Comment 8 Alexey Proskuryakov 2017-11-28 17:05:56 PST
I can reproduce 100% with an ASan build:

run-webkit-tests --no-retry --no-sample --repeat 2 http/tests/workers/service/basic-unregister-then-register-again-reuse.html
Comment 9 Radar WebKit Bug Importer 2017-11-28 17:10:23 PST
<rdar://problem/35737288>
Comment 10 youenn fablet 2017-11-28 17:26:44 PST
We discussed this a bit with Chris.
One possibility is that DOMGuardedObjects are cleared too late in the game for Workers.
We might need to clear them explicitly as part of stopping workers.

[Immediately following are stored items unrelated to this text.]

This design comes from an exercise in tuning for small area on the open sky130 flow, not from production work.
RTL that was checked went through simulation tests only; none was proved equivalent to the original.
Power figures rest on the tool's default switching activity, not on a simulated workload.

==> 08-07: inputs <==
Design pid_controller_param, start of the top module:
module pid_controller_param #(
  parameter int DW   = pid_pkg::DEF_DW,
  parameter int FRAC = pid_pkg::DEF_FRAC,
  parameter int ACCW = 2*DW+4
) (
  input  logic                 clk,
  input  logic                 rst,
  input  logic                 en,
  input  logic                 clear,
  input  logic signed [DW-1:0] setpoint,
  input  logic signed [DW-1:0] feedback,
  input  logic signed [DW-1:0] kp,
  input  logic signed [DW-1:0] ki,
  input  logic signed [DW-1:0] kd,
  input  logic [ACCW-2:0]      int_limit,
  input  logic [15:0]          clk_times,
  output logic signed [DW-1:0] control_signal,
  output logic                 valid,
  output logic                 busy,
  output logic                 overrun
);
  logic [2:0]       st_q;
  logic [15:0]      cnt_q;
  logic [15:0]      e_q;       
  logic [15:0]      pe_q;      
  logic             pe_v;      
  logic [35:0]      acc_q;     
  logic             acc_c;     
  logic             acc_v;     
  logic [32:0]      t_q;       
  logic [15:0]      ctrl_q;
  logic             overrun_q;
  logic s_idle, s_p, s_i, s_d, s_sum, s_post, tick;
  assign s_idle = ~st_q[2] & ~st_q[0];             
  assign s_p    = st_q[1] & st_q[0] & ~st_q[2];
  assign s_i    = st_q[2] & st_q[0];
  assign s_d    = st_q[2] & st_q[1] & ~st_q[0];
  assign s_sum  = st_q[2] & ~st_q[1];
  assign s_post = st_q[1] & ~st_q[2] & ~st_q[0];
  logic [15:0] sub_a, sub_b, sub_sat;
  assign sub_a = s_i ? e_q  : setpoint;
  assign sub_b = s_i ? pe_q : feedback;
  pid_sub u_sub (.a(sub_a), .b(sub_b), .d(sub_sat));
  logic [15:0] cnt_inc;
  pid_inc u_inc (.a(cnt_q), .y(cnt_inc));
  assign tick = en && (cnt_q == clk_times);
  logic [127:0] pp;
  logic [7:0]   ppn, neg;
  pid_booth u_booth (.kp(kp), .ki(ki), .kd(kd), .sel_p(~s_i & ~s_d & ~s_sum), .sel_i(s_i),
                     .sel_d(s_d), .e(e_q), .pp(pp), .ppn(ppn), .neg(neg));
  logic        xen, yen, xc;
  logic [35:0] xa;
  ...
clock: 13.5 ns
lec_check: 0
abc_area: 1
cap_margin: 20
core_margin: 2
core_utilization: 65
cts_buf_list: sky130_fd_sc_hd__clkbuf_8
slew_margin: 20
synth_hierarchical: 1
standard.sh (not shown) runs the stock make flow with config.mk's settings and CLKGATE_MAP_FILE= SYNTH_SCRIPT=/design/flow/synth_recipe.tcl, a recipe that flattens the netlist after the stock synthesis.
==> flow/flow/run.sh <==
#!/bin/bash
# Standard synthesis; then the combinational logic re-mapped for area by ABC
# (registers, full/half adder cells and tie cells kept exactly as synthesized).
# Re-mapping is tried with two ABC scripts and 1 to 3 passes of each; each result gets a quick pre-layout
# timing estimate, and the smallest one whose estimate is within the margin is
# kept (the fastest if none is). Then the standard layout, with the smallest
# buffer on the ports. Each tool logs to a file of its own here.
set -euo pipefail
export BUFFER_PORTS_ARGS="-buffer_cell sky130_fd_sc_hd__buf_1"
export CTS_ARGS="-sink_clustering_enable -repair_clock_nets -buf_list sky130_fd_sc_hd__clkbuf_8 -sink_clustering_buffer sky130_fd_sc_hd__clkbuf_4"
bash standard.sh synth > log_synth.log 2>&1
R=orfs/results/$FLOW_PLATFORM/pid_controller_param/base
P=$FLOW_HOME/platforms/$FLOW_PLATFORM
LIB=$P/lib/sky130_fd_sc_hd__tt_025C_1v80.lib
cp $R/1_2_yosys.v std_netlist.v
KEEP=$(grep -oE "sky130_fd_sc_hd__(df|edf|sdf|dl|fa_|ha_|conb)[a-z0-9_]*" std_netlist.v | sort -u | tr '\n' ' ')
MARGIN=-0.5
: > remap_choice.txt
for v in a b; do
for k in 1 2 3; do
  n=$v$k
  src=flow/remap.abc; [[ $v == b ]] && src=flow/remap_b.abc
  : > remap_$n.abc
  for i in $(seq 1 $k); do cat $src >> remap_$n.abc; done
  sed -e "s|@LIB@|$LIB|g" -e "s|@KEEP@|$KEEP|" -e "s|@TOP@|$FLOW_TOP|g" \
      -e "s|flow/remap.abc|remap_$n.abc|" -e "s|remap_stat.txt|remap_stat_$n.txt|" \
      -e "s|remap_netlist.v|remap_netlist_$n.v|" -e "s|remap_pre.txt|remap_pre_$n.txt|" \
      flow/remap.ys.in > remap_$n.ys
  yosys -l log_remap_$n.log -s remap_$n.ys > /dev/null
  a=$(awk '/Chip area for module/ {print $NF}' remap_stat_$n.txt | tail -1)
  PSTA_TLEF=$P/lef/sky130_fd_sc_hd.tlef PSTA_LEF=$P/lef/sky130_fd_sc_hd_merged.lef PSTA_LIB=$LIB \
  PSTA_NETLIST=remap_netlist_$n.v PSTA_TOP=$FLOW_TOP PSTA_SDC=$FLOW_SDC \
    openroad -no_init -exit flow/psta.tcl > log_psta_$n.log 2>&1 || true
  s=$(awk '/^BENCHPSTA/ {print $2}' log_psta_$n.log | tail -1)
  [[ -n "$s" ]] || s=-1000
  echo "$n $a $s" >> remap_choice.txt
done
done
best=$(awk -v m=$MARGIN '
  { if ($3 >= m && (ba == "" || $2 < ba)) { ba = $2; bn = $1 }
    if (fs == "" || $3 > fs) { fs = $3; fn = $1 } }
  END { print (bn != "" ? bn : fn) }' remap_choice.txt)
echo "chosen $best" >> remap_choice.txt
cp remap_netlist_$best.v $R/1_2_yosys.v
rm -f $R/1_synth.odb $R/1_synth.sdc
bash standard.sh > log_flow.log 2>&1
Other scripts of this flow, unchanged in this note and not shown: flow/flow/psta.tcl, flow/flow/remap.abc, flow/flow/remap.ys.in, flow/flow/remap_b.abc
==> 08-17: changes against 08-07 <==
--- a/flow/flow/run.sh
+++ b/flow/flow/run.sh
@@ -2,5 +2,6 @@
 # Standard synthesis; then the combinational logic re-mapped for area by ABC
 # (registers, full/half adder cells and tie cells kept exactly as synthesized).
-# Re-mapping is tried with two ABC scripts and 1 to 3 passes of each; each result gets a quick pre-layout
+# Re-mapping is tried with two ABC scripts and 1 to 3 passes of each, and
+# with the half adder cells re-mapped too (c); each result gets a quick pre-layout
 # timing estimate, and the smallest one whose estimate is within the margin is
 # kept (the fastest if none is). Then the standard layout, with the smallest
@@ -8,5 +9,4 @@
 set -euo pipefail
 export BUFFER_PORTS_ARGS="-buffer_cell sky130_fd_sc_hd__buf_1"
-export CTS_ARGS="-sink_clustering_enable -repair_clock_nets -buf_list sky130_fd_sc_hd__clkbuf_8 -sink_clustering_buffer sky130_fd_sc_hd__clkbuf_4"
 bash standard.sh synth > log_synth.log 2>&1
 R=orfs/results/$FLOW_PLATFORM/pid_controller_param/base
@@ -15,13 +15,15 @@
 cp $R/1_2_yosys.v std_netlist.v
 KEEP=$(grep -oE "sky130_fd_sc_hd__(df|edf|sdf|dl|fa_|ha_|conb)[a-z0-9_]*" std_netlist.v | sort -u | tr '\n' ' ')
+KEEPC=$(grep -oE "sky130_fd_sc_hd__(df|edf|sdf|dl|fa_|conb)[a-z0-9_]*" std_netlist.v | sort -u | tr '\n' ' ')
 MARGIN=-0.5
 : > remap_choice.txt
-for v in a b; do
+for v in a b c; do
 for k in 1 2 3; do
   n=$v$k
   src=flow/remap.abc; [[ $v == b ]] && src=flow/remap_b.abc
+  keep=$KEEP; [[ $v == c ]] && keep=$KEEPC
   : > remap_$n.abc
   for i in $(seq 1 $k); do cat $src >> remap_$n.abc; done
-  sed -e "s|@LIB@|$LIB|g" -e "s|@KEEP@|$KEEP|" -e "s|@TOP@|$FLOW_TOP|g" \
+  sed -e "s|@LIB@|$LIB|g" -e "s|@KEEP@|$keep|" -e "s|@TOP@|$FLOW_TOP|g" \
       -e "s|flow/remap.abc|remap_$n.abc|" -e "s|remap_stat.txt|remap_stat_$n.txt|" \
       -e "s|remap_netlist.v|remap_netlist_$n.v|" -e "s|remap_pre.txt|remap_pre_$n.txt|" \
==> 09-13: changes against 08-07 <==
--- a/flow/flow/run.sh
+++ b/flow/flow/run.sh
@@ -8,5 +8,4 @@
 set -euo pipefail
 export BUFFER_PORTS_ARGS="-buffer_cell sky130_fd_sc_hd__buf_1"
-export CTS_ARGS="-sink_clustering_enable -repair_clock_nets -buf_list sky130_fd_sc_hd__clkbuf_8 -sink_clustering_buffer sky130_fd_sc_hd__clkbuf_4"
 bash standard.sh synth > log_synth.log 2>&1
 R=orfs/results/$FLOW_PLATFORM/pid_controller_param/base
--- a/flow/config.mk
+++ b/flow/config.mk
@@ -7,8 +7,8 @@
 export LEC_CHECK = 0
 export ABC_AREA = 1
-export CAP_MARGIN = 20
+export CAP_MARGIN = 0
 export CORE_MARGIN = 2
 export CORE_UTILIZATION = 65
 export CTS_BUF_LIST = sky130_fd_sc_hd__clkbuf_8
-export SLEW_MARGIN = 20
+export SLEW_MARGIN = 0
 export SYNTH_HIERARCHICAL = 1
==> reports/metrics.yaml <==
final_common_cell: "nor2_1"
worst-endpoint-arrival_ns: 12.19
globalRouteMet2Util: 0.627
status: "timing/DRC/antenna clean"
dr_wl_met3_um: 2870
antenna_found_initial: 2
power.share.switching: 0.447
route.vias.total: 11900
wl_per_cell_um: 20.2
post-route-util: 0.745
fin_total_pwr_mw: 1.93
r2r_slack_ns: 1.58
p_comb_frac: 0.539
seq-cell-share: 0.256
setup_slack_ns: 1.50
layout_common_cells: "170 x nor2_1, 169 x fa_1, 166 x xor2_1"
(the above is from 08-17)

I'll try to upload a patch in that sense.
Comment 11 youenn fablet 2017-11-28 18:09:30 PST
Created attachment 327812 [details]
Patch
Comment 12 Alexey Proskuryakov 2017-11-28 18:29:33 PST
Also reproduces with http/tests/workers/service/service-worker-cache-api.https.html.
Comment 13 youenn fablet 2017-11-29 09:06:29 PST
With the patch, I am no longer experiencing any crash on service worker tests with ASAN build.

I am still not sure why the same kind of issues would not happen in regular environment.
Comment 14 youenn fablet 2017-11-29 09:10:41 PST
Chris suggested to clear this in DOMGlobalObject destructor, which would fix my concern related to window environment as well.
Will give it a try.
Comment 15 youenn fablet 2017-11-29 11:02:37 PST
Created attachment 327876 [details]
Patch
Comment 16 youenn fablet 2017-11-29 11:08:23 PST
(In reply to youenn fablet from comment #15)
> Created attachment 327876 [details]
> Patch

Moved the clearing of dom guarded objects just before we remove the strong reference to the worker global object from worker script controller.
Comment 17 WebKit Commit Bot 2017-11-29 13:39:59 PST
Comment on attachment 327876 [details]
Patch

Clearing flags on attachment: 327876

Committed r225291: <https://trac.webkit.org/changeset/225291>
Comment 18 WebKit Commit Bot 2017-11-29 13:40:01 PST
All reviewed patches have been landed.  Closing bug.
Comment 19 Alexey Proskuryakov 2017-11-29 21:48:33 PST
(In reply to youenn fablet from comment #13)
> With the patch, I am no longer experiencing any crash on service worker
> tests with ASAN build.

Confirmed, I also cannot reproduce any more. I guess it remains to be seen if the same crash can happen for a different reason.

> I am still not sure why the same kind of issues would not happen in regular
> environment.

I believe it does happen - the original report is about a non-ASan build.